Action item:
From the entries that follow, reproduce exactly and only the lines from the line with "In the final" to the line with "v7 | 0.656 |", endpoints included.

Saved entries:
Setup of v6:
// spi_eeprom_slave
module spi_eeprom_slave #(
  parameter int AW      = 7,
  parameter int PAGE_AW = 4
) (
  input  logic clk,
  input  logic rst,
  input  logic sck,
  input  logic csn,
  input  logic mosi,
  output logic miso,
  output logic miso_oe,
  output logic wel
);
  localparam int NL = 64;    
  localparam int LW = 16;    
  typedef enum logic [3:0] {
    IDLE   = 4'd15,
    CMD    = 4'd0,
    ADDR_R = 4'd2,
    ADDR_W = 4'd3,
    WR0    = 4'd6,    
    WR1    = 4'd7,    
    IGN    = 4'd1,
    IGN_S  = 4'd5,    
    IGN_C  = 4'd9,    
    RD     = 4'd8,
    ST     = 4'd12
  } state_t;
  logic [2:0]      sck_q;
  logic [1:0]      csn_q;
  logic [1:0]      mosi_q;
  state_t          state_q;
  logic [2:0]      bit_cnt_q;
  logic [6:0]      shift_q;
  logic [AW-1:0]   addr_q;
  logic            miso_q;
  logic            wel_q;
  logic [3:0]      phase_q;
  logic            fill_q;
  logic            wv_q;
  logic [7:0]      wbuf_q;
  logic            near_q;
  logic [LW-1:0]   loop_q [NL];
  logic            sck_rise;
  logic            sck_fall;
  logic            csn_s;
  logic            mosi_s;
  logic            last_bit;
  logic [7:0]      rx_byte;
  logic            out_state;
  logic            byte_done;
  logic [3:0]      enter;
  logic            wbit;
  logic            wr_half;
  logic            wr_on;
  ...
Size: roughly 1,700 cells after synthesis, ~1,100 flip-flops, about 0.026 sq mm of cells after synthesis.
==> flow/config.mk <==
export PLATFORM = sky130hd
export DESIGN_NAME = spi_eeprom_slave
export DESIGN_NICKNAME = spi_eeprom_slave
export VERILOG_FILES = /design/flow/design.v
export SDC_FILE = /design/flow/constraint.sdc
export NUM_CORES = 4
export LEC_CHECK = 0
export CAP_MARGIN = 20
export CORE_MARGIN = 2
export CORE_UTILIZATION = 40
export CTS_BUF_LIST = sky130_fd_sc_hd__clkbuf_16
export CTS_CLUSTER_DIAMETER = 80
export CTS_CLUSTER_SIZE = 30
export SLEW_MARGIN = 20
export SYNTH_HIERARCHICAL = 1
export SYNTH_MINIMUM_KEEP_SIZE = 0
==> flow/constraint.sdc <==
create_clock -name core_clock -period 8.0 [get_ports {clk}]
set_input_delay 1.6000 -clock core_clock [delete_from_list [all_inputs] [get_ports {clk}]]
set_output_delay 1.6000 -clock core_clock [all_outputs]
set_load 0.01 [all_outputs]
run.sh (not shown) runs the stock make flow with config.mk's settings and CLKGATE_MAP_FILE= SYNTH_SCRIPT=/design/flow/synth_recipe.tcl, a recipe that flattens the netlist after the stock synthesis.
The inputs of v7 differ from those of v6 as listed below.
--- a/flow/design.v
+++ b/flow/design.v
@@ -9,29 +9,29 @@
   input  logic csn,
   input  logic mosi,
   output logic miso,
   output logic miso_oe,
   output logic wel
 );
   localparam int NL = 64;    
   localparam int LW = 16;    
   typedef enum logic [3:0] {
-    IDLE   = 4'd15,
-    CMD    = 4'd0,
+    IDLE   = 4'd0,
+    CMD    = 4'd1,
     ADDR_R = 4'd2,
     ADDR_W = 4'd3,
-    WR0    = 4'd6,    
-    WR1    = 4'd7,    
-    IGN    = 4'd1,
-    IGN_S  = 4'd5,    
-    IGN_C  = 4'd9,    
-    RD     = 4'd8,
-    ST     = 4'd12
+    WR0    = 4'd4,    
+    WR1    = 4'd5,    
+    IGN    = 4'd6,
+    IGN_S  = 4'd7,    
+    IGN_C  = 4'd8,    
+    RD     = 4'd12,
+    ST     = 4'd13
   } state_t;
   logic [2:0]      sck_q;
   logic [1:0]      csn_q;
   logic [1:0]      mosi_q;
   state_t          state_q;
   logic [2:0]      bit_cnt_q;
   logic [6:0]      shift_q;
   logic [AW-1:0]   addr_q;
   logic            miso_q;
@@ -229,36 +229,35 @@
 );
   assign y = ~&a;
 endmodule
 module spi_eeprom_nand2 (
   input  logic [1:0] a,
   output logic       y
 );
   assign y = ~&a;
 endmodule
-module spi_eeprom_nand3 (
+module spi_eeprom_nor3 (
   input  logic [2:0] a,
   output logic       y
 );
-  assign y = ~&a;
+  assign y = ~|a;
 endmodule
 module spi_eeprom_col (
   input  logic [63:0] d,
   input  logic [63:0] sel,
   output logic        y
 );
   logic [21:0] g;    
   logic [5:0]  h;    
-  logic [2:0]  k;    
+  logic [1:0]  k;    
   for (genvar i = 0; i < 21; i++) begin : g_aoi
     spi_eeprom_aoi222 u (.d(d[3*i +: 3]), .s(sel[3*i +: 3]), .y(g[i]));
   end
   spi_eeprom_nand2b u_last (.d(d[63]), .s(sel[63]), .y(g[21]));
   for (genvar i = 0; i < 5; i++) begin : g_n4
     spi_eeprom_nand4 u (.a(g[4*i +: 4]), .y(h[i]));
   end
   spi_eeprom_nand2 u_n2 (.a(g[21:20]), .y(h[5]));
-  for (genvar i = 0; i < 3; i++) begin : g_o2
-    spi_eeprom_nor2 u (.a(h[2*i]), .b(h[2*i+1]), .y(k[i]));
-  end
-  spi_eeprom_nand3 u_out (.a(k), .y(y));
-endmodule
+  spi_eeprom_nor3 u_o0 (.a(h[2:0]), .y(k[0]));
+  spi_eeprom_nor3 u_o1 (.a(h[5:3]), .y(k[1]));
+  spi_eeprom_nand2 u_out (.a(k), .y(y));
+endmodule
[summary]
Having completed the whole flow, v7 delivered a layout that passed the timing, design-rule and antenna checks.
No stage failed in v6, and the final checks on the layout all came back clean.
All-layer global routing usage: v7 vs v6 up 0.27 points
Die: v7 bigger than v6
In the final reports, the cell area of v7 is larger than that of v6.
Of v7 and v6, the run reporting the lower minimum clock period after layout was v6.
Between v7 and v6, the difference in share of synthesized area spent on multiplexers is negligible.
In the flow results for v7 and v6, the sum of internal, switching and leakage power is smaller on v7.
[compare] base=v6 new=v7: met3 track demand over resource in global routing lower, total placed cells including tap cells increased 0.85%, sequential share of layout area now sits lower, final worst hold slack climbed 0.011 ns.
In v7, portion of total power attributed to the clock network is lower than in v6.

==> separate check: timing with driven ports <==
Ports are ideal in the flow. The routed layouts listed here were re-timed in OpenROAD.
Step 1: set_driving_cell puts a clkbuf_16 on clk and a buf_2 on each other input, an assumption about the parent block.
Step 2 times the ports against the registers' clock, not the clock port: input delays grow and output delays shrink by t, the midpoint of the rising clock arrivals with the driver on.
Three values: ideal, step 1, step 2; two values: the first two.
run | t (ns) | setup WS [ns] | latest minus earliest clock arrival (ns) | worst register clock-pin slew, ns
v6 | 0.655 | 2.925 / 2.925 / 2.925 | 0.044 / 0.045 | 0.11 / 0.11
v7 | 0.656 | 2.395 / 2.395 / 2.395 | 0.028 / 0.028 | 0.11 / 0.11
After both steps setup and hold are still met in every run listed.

Exercise solution:
In the final reports, the cell area of v7 is larger than that of v6.
Of v7 and v6, the run reporting the lower minimum clock period after layout was v6.
Between v7 and v6, the difference in share of synthesized area spent on multiplexers is negligible.
In the flow results for v7 and v6, the sum of internal, switching and leakage power is smaller on v7.
[compare] base=v6 new=v7: met3 track demand over resource in global routing lower, total placed cells including tap cells increased 0.85%, sequential share of layout area now sits lower, final worst hold slack climbed 0.011 ns.
In v7, portion of total power attributed to the clock network is lower than in v6.

==> separate check: timing with driven ports <==
Ports are ideal in the flow. The routed layouts listed here were re-timed in OpenROAD.
Step 1: set_driving_cell puts a clkbuf_16 on clk and a buf_2 on each other input, an assumption about the parent block.
Step 2 times the ports against the registers' clock, not the clock port: input delays grow and output delays shrink by t, the midpoint of the rising clock arrivals with the driver on.
Three values: ideal, step 1, step 2; two values: the first two.
run | t (ns) | setup WS [ns] | latest minus earliest clock arrival (ns) | worst register clock-pin slew, ns
v6 | 0.655 | 2.925 / 2.925 / 2.925 | 0.044 / 0.045 | 0.11 / 0.11
v7 | 0.656 | 2.395 / 2.395 / 2.395 | 0.028 / 0.028 | 0.11 / 0.11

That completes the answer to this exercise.